Democratic lawmakers say enlarging the state's Medicaid system is Georgia best opportunity to get insurance for an estimated 400,000 people.
"I have never seen a piece of legislation where the majority party voices its skepticism of its own governor," said state Sen. Vincent Fort, D-Atlanta. "We have the greatest treatment, the greatest doctors in the world. The only problem is, not enough Georgians have access to those hospitals."
Capitol police arrested several protesters who chanted from the Senate gallery in support of enlarging the Medicaid system. Zan Thornton, 52, said she blames her mother's death from cancer on her inability to seek affordable care. She was too poor to pay for health care, but her family made too much money to qualify for government coverage.
"The governor has other priorities," Thornton said. "His priorities are big business, not the people."

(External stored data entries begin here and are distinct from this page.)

File: config.mk
export PLATFORM = sky130hd
export DESIGN_NAME = icache_m1
export DESIGN_NICKNAME = d
export VERILOG_FILES = /design/src/rtl/m1_icache_pkg.sv /design/src/rtl/icache_array_m1.sv /design/src/rtl/icache_m1.sv
export SDC_FILE = /design/constraint.sdc
export NUM_CORES = 2
export LEC_CHECK = 0
export ABC_AREA = 1
export CORE_MARGIN = 2
export CORE_UTILIZATION = 58
export CTS_CLUSTER_DIAMETER = 60
export DETAILED_ROUTE_END_ITERATION = 10
export DONT_BUFFER_PORTS = 1
export PLACE_DENSITY_LB_ADDON = 0.08
export SLEW_MARGIN = 20
export SYNTH_ARGS = -nofsm -noshare
export SYNTH_HDL_FRONTEND = slang
export SYNTH_HIERARCHICAL = 1
export SYNTH_SLANG_ARGS = --single-unit
File: constraint.sdc
create_clock -name clk -period 2.3 [get_ports clk]
set_clock_uncertainty 0.05 [all_clocks]
set_input_delay 0.46 -clock clk [delete_from_list [all_inputs] [get_ports clk]]
set_output_delay 0.46 -clock clk [all_outputs]
set_load 0.03 [all_outputs]
File: src/rtl/m1_icache_pkg.sv
// Shared widths, FSM encoding and address field helpers for the direct-mapped instruction cache.
package m1_icache_pkg;

    localparam int ADDR_W     = 15;
    localparam int DATA_W     = 15;
    localparam int LINE_WORDS = 4;
    localparam int NUM_LINES  = 16;
    localparam int OFF_W      = $clog2(LINE_WORDS);
    localparam int IDX_W      = $clog2(NUM_LINES);
    localparam int TAG_W      = ADDR_W - IDX_W - OFF_W;

    typedef enum logic [1:0] {
        IDLE   = 2'd0,
        REFILL = 2'd1,
        DONE   = 2'd2
    } icache_state_t;

    typedef struct packed {
        logic [TAG_W-1:0] tag;
        logic [IDX_W-1:0] idx;
        logic [OFF_W-1:0] off;
    } addr_fields_t;

    function automatic addr_fields_t split_addr(input logic [ADDR_W-1:0] addr);
        return addr_fields_t'(addr);
    endfunction

    function automatic logic [ADDR_W-1:0] join_addr(input logic [TAG_W-1:0] tag,
                                                    input logic [IDX_W-1:0] idx,
                                                    input logic [OFF_W-1:0] off);
        return {tag, idx, off};
    endfunction

endpackage

File: src/rtl/icache_array_m1.sv
// Valid/tag/data storage: one word write port, one line (tag+valid) write port, async read, bulk valid clear.
module icache_array_m1
    import m1_icache_pkg::*;
(
    input  logic              clk,
    input  logic              rst_n,
    input  logic [IDX_W-1:0]  rd_idx_i,
    input  logic [OFF_W-1:0]  rd_off_i,
    output logic              rd_valid_o,
    output logic [TAG_W-1:0]  rd_tag_o,
    output logic [DATA_W-1:0] rd_data_o,
    input  logic              word_we_i,
    input  logic [IDX_W-1:0]  wr_idx_i,
    input  logic [OFF_W-1:0]  wr_off_i,
    input  logic [DATA_W-1:0] wr_data_i,
    input  logic              line_we_i,
    input  logic [TAG_W-1:0]  wr_tag_i,
    input  logic              wr_valid_i,
    input  logic              clear_i
);

    logic [NUM_LINES-1:0] valid_q;
    logic [TAG_W-1:0]     tag_q  [NUM_LINES];
    logic [DATA_W-1:0]    data_q [NUM_LINES][LINE_WORDS];

    // Data is reset too so the word read before any refill is a defined zero.
    always_ff @(posedge clk or negedge rst_n) begin
        if (!rst_n) begin
            for (int i = 0; i < NUM_LINES; i++) begin
                tag_q[i] <= '0;
                for (int j = 0; j < LINE_WORDS; j++) begin
                    data_q[i][j] <= '0;
                end
            end
        end else begin
            if (word_we_i) begin
                data_q[wr_idx_i][wr_off_i] <= wr_data_i;
            end
            if (line_we_i) begin
                tag_q[wr_idx_i] <= wr_tag_i;
            end
        end
    end

    // A bulk clear overrides a same-cycle line validation.
    always_ff @(posedge clk or negedge rst_n) begin
        if (!rst_n) begin
            valid_q <= '0;
        end else if (clear_i) begin
            valid_q <= '0;
        end else if (line_we_i) begin
            valid_q[wr_idx_i] <= wr_valid_i;
        end
    end

    assign rd_valid_o = valid_q[rd_idx_i];
    assign rd_tag_o   = tag_q[rd_idx_i];
    assign rd_data_o  = data_q[rd_idx_i][rd_off_i];

endmodule

File: src/rtl/icache_m1.sv
// Direct-mapped instruction cache: registered lookup address, combinational hit, line refill over req/ack.
// mem_req is held with a stable mem_addr until mem_ack; each ack returns one word and advances the word count.
module icache_m1
    import m1_icache_pkg::*;
(
    input  logic              clk,
    input  logic              async_rst_n,
    input  logic              clk_en,
    input  logic [ADDR_W-1:0] fetch_addr,
    input  logic              invalidate,
    output logic [DATA_W-1:0] instr_out,
    output logic              icache_miss,
    output logic              mem_req,
    output logic [ADDR_W-1:0] mem_addr,
    input  logic              mem_ack,
    input  logic [DATA_W-1:0] mem_rdata
);

    logic [ADDR_W-1:0] lookup_q;
    icache_state_t     state_q;
    logic [TAG_W-1:0]  refill_tag_q;
    logic [IDX_W-1:0]  refill_idx_q;
    logic [OFF_W-1:0]  word_cnt_q;
    logic              mem_req_q;
    logic              inv_seen_q;

    addr_fields_t      lookup_f;
    logic              rd_valid;
    logic [TAG_W-1:0]  rd_tag;
    logic              hit;
    logic              word_we;
    logic              last_word;
    logic              line_we;
    logic              line_valid;

    assign lookup_f = split_addr(lookup_q);

    always_ff @(posedge clk or negedge async_rst_n) begin
        if (!async_rst_n) begin
            lookup_q <= '0;
        end else if (clk_en) begin
            lookup_q <= fetch_addr;
        end
    end

    // Refill writes are driven straight from the ack so the word lands on the same edge it is accepted.
    assign word_we    = (state_q == REFILL) && mem_ack;
    assign last_word  = (word_cnt_q == OFF_W'(LINE_WORDS - 1));
    assign line_we    = word_we && last_word;
    assign line_valid = !(inv_seen_q || invalidate);

    icache_array_m1 u_array (
        .clk        (clk),
        .rst_n      (async_rst_n),
        .rd_idx_i   (lookup_f.idx),
        .rd_off_i   (lookup_f.off),
        .rd_valid_o (rd_valid),
        .rd_tag_o   (rd_tag),
        .rd_data_o  (instr_out),
        .word_we_i  (word_we),
        .wr_idx_i   (refill_idx_q),
        .wr_off_i   (word_cnt_q),
        .wr_data_i  (mem_rdata),
        .line_we_i  (line_we),
        .wr_tag_i   (refill_tag_q),
        .wr_valid_i (line_valid),
        .clear_i    (invalidate)
    );

    assign hit         = rd_valid && (rd_tag == lookup_f.tag);
    assign icache_miss = !hit || (state_q != IDLE);

    // The FSM ignores clk_en so memory acks are never dropped while the pipeline is stalled.
    always_ff @(posedge clk or negedge async_rst_n) begin
        if (!async_rst_n) begin
            state_q      <= IDLE;
            refill_tag_q <= '0;
            refill_idx_q <= '0;
            word_cnt_q   <= '0;
            mem_req_q    <= 1'b0;
            inv_seen_q   <= 1'b0;
        end else begin
            case (state_q)
                IDLE: begin
                    if (!hit) begin
                        refill_tag_q <= lookup_f.tag;
                        refill_idx_q <= lookup_f.idx;
                        word_cnt_q   <= '0;
                        mem_req_q    <= 1'b1;
                        inv_seen_q   <= 1'b0;
                        state_q      <= REFILL;
                    end
                end
                REFILL: begin
                    if (invalidate) begin
                        inv_seen_q <= 1'b1;
                    end
                    if (mem_ack) begin
                        word_cnt_q <= word_cnt_q + 1'b1;
                        if (last_word) begin
                            mem_req_q <= 1'b0;
                            state_q   <= DONE;
                        end
                    end
                end
                DONE: begin
                    state_q <= IDLE;
                end
                default: begin
                    state_q   <= IDLE;
                    mem_req_q <= 1'b0;
                end
            endcase
        end
    end

    assign mem_req  = mem_req_q;
    assign mem_addr = join_addr(refill_tag_q, refill_idx_q, word_cnt_q);

endmodule
==> impl_results.md <==
- Residual DRC: 0
- Max FO, Critical Path: 16
- Final Non-Filler Cells: just under 8000
- CP most frequent cell: nand2_1
- WP data required: 1.79 ns
- Final Hold Violating Endpoints: 0
- Worst R2R Setup Slack: -0.83 ns
- Slowest cell on the critical path: dfrtp_4
- Unrepaired setup endpoints after global routing: true
- Avg Cell Area, Syn: 8.02 um^2
- Buf/Inv on CP: 3
- CP Capture Type: output port
- Row count: 110
- Final Max Tran Viols: 0
- Area contributors post-synth: dfrtp_1 (55%), nand2_1 (17%), o21ai_0 (8.3%)
- Port Buffers: 0
- WS Path Type: reg -> out
- GPL Wtd Cong: around 0.9
- Number of global-route vias before repair: 43200
- Synthesis-to-finish area growth: 21.6%
- Syn Nets: 6558
- Power Density: 1090 mW/mm^2
- Global Route Usage Sum: 35.0%
- Worst Path Arrival: 3.04 ns
- Root Driver: clkbuf_16
- Setup TNS: -32.48 ns
- DIE HEIGHT: 304 um
- Drt first-iter violations: 6114
- Pre-Repair DR Iteration Count: 7
- CP peak stage delay: slightly below 0.6 ns
- Failing checks: negative setup slack
- Peak Freq: 0.282 GHz
- Core Area: 0.0897 mm^2
- Ports: 67
- Clock transition at the registers of the reported paths: 0.06 ns
- Max-cap viol count: 0
- Crit path cell chain: buf_6 -> buf_12 -> o21ai_0 -> o221ai_1 -> o211ai_1 -> nand2_1 -> inv_1 -> nand2_1 -> nand2_1 -> nor2_1 -> nand2_1 -> nor2_4 -> nand3_4
- Clock buffer count from CTS: between 100 and 150
- Outcome: finished, violations left
- Worst Tran Pin Value: 0.720 ns
- Die area: 0.0926 mm^2
- CTS sink cnt: between 1000 and 1500
- Die Wd: 304 um
- Routed length per instance: 21.2 um
- Cell count after synthesis: 6522
- Inst Count DP: 7493
- Largest net degree at the start of global routing: approximately 140
- CP top delay family: simple AND/OR/NAND/NOR gates
- DP Area: 0.0560 mm^2
- Grt ovf: 0
- Global-route wire length before repair: 254000 um
- Post-route design area: 0.0636 mm^2
- Vias: roughly 47000
- Setup violators final: 34
- Synth area leader: dfrtp_1
- Netlist cell types: 35
- Top FF cell, synth: dfrtp_1
- Max rail drop VDD: 0.891 mV
- Mapped Area: between 0.05 and 0.06 mm^2
- Max_slew headroom: 52.0%
- Post-synthesis async set-or-reset flop share: 100%
- Worst Slack Setup Final: -1.25 ns
- Deepest clock path buffer count: 3
- Number of diodes: 0
- Leak Pwr: approximately 30 nW
- Fillers: ~7000
- Final net count: approximately 6600
- Tcrit/Tclk final: 154%
- Post-synthesis sequential area ratio: 55.2%
- Layout cell share with drive strength beyond 1: 13.6%
- Htree depth: 4
- Place WS: -1.43 ns
- Seq cells post-synth: 1154
- Initial antenna violation count: 0
- YS warnings: 6
- Starting Density: just under 60%
- CTS tree: built
- Final WL: around 170000 um
- Post-synth top area share: 55.2%
- Vias/cell: 5.95
- Worst hold path type: in -> reg
- DP Wirelength: 95900 um
- Post-route minimum period: 3.55 ns
- Critical Path Source Type: register
- EDFF count, synth: 0
- Antenna Nets Post-Route: 0
- Skew-Pair Late Insertion Delay: 0.73 ns
-- registers in the layout, indices dropped and copies added, names as in the netlist, 2 cells and up --
signal,count
u_array/tag_q,144
word_cnt_q,2
refill_idx_q,4
u_array/data_q,960
refill_tag_q,9
u_array/valid_q,16
lookup_f,15
state_q,2
-- final timing paths --
kind,start,end,cells past startpoint
max,lookup_f[2],icache_miss,13
min,clk_en,lookup_f[8],3
max reg2reg,lookup_f[2],refill_idx_q[1],16
min reg2reg,u_array/tag_q[121],u_array/tag_q[121],2
max in group asynchronous,async_rst_n,u_array/data_q[118],5
min in group asynchronous,async_rst_n,u_array/data_q[382],2
-- per-layer routing --
| layer | part of all wire, % | track usage (%) |
|---|---|---|
| met1 | 42 | 50.7 |
| met2 | 46 | 53.0 |
| met3 | 9.4 | 6.88 |
| met4 | 2.9 | 12.3 |
| met5 | 0 | 0 |
-- cells by family after synthesis --
group,after synthesis,synth area share (%)
muxes,2,0.0431
and+or+nand+nor,3428,26.8
AOI/OAI and AO/OA,1280,12.6
xor gates and xnor gates,2,0.0335
DFF,1154,55.2
buffers and inverters,655,5.29
adders and majority gates,1,0.0239
-- final cells by class --
cell class | instances | area [um^2] | area share [%]
Clock inverter | 37 | 434 | 0.683
Inverter | 78 | 315 | 0.496
Sequential cell | 1154 | 28900 | 45.4
Timing Repair inverter | 1 | 30.0 | 0.0472
Multi-Input combinational cell | 4713 | 21700 | 34.1
Tap cell | 1176 | 1470 | 2.31
Clock buffer | 196 | 4010 | 6.30
Timing Repair Buffer | 491 | 6780 | 10.7
-- synth_stat cells (all sizes together), types with 4 or more instances --
cell type  instances
or2                4
nand3            831
o211ai             9
a211oi            15
buf              256
inv               63
nand2           2438
a21oi             39
nor3               5
clkinv            15
o221ai            27
dfrtp           1154
nor2             147
o21ai           1181
clkbuf           321
o22ai              9
-- power by group --
part | switching (W) | internal (W) | total [W]
combinational | 0.0106 | 0.00730 | 0.0179
sequential | 0.00346 | 0.0263 | 0.0298
clock | 0.00839 | 0.0130 | 0.0214
-- tightest hold or removal path, stage by stage --
cell	delay (ns)
buf_12	0.16
nand2_1	0.07
o21ai_0	0.07
-- cell usage in the layout (no fill, tap or decap), types with 3 or more instances in the layout --
master / Yosys / final
inv_6: 0 / 4
buf_8: 1 / 6
o21ai_1: 313 / 334
nand3_1: 831 / 733
nor3_4: 3 / 3
nor2_4: 0 / 3
inv_1: 54 / 53
nor2_2: 4 / 6
o21ai_2: 4 / 11
nand3_4: 0 / 9
buf_4: 1 / 228
buf_6: 5 / 23
clkinv_2: 0 / 21
clkbuf_1: 321 / 28
o21ai_4: 0 / 3
nand3_2: 0 / 89
bufbuf_16: 0 / 6
clkbuf_16: 0 / 161
clkbuf_8: 0 / 27
buf_12: 0 / 136
o211ai_1: 9 / 9
dlygate4sd3_1: 0 / 39
a211oi_1: 15 / 15
nand2_4: 1 / 22
nor2_1: 143 / 138
nand2_2: 1 / 64
o22ai_1: 9 / 7
nand2_1: 2436 / 2351
buf_16: 0 / 33
o221ai_1: 27 / 25
dfrtp_4: 0 / 3
inv_2: 9 / 22
a21oi_1: 39 / 39
dfrtp_1: 1154 / 1150
o21ai_0: 864 / 833
bufinv_16: 0 / 9
-- timing repair --
action / 4_1_cts / 5_1_grt
gates cloned: 19 / 20
endpoints found under the hold margin: 153 / 0
hold buffers: 40 / 0
pin swaps: 48 / 36
buffers inserted: 22 / 21
resized for setup: 191 / 157
endpoints found under the setup margin: 486 / 809
-- through the flow --
step | power [W] | utilization (%) | hold WS [ns]
2_1_floorplan | 0.0396 | - | 0.114
3_3_place_gp | 0.0451 | 62.3 | 0.115
6_report | 0.0691 | 70.9 | 0.0265
5_1_grt | 0.0728 | 70.9 | 0.0135
4_1_cts | 0.0681 | 69.5 | 0.00164
3_5_place_dp | 0.0457 | 62.4 | 0.115
(Power assumes the default switching activity.)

House lawmakers also voted to restrict companies from offering coverage for abortion in health insurance policies sold on federally run exchanges, except when a pregnancy threatens the life or health of the mother. Democratic opponents have faulted the plan, saying it offers no exceptions for women who are raped and limits a woman's access to abortion. That bill will now head to the Senate for final approval.
Other measures under debate would:
- Require drug testing for people receiving food stamps;
- Allow Georgia to adopt a medical marijuana program for patients suffering from some illnesses.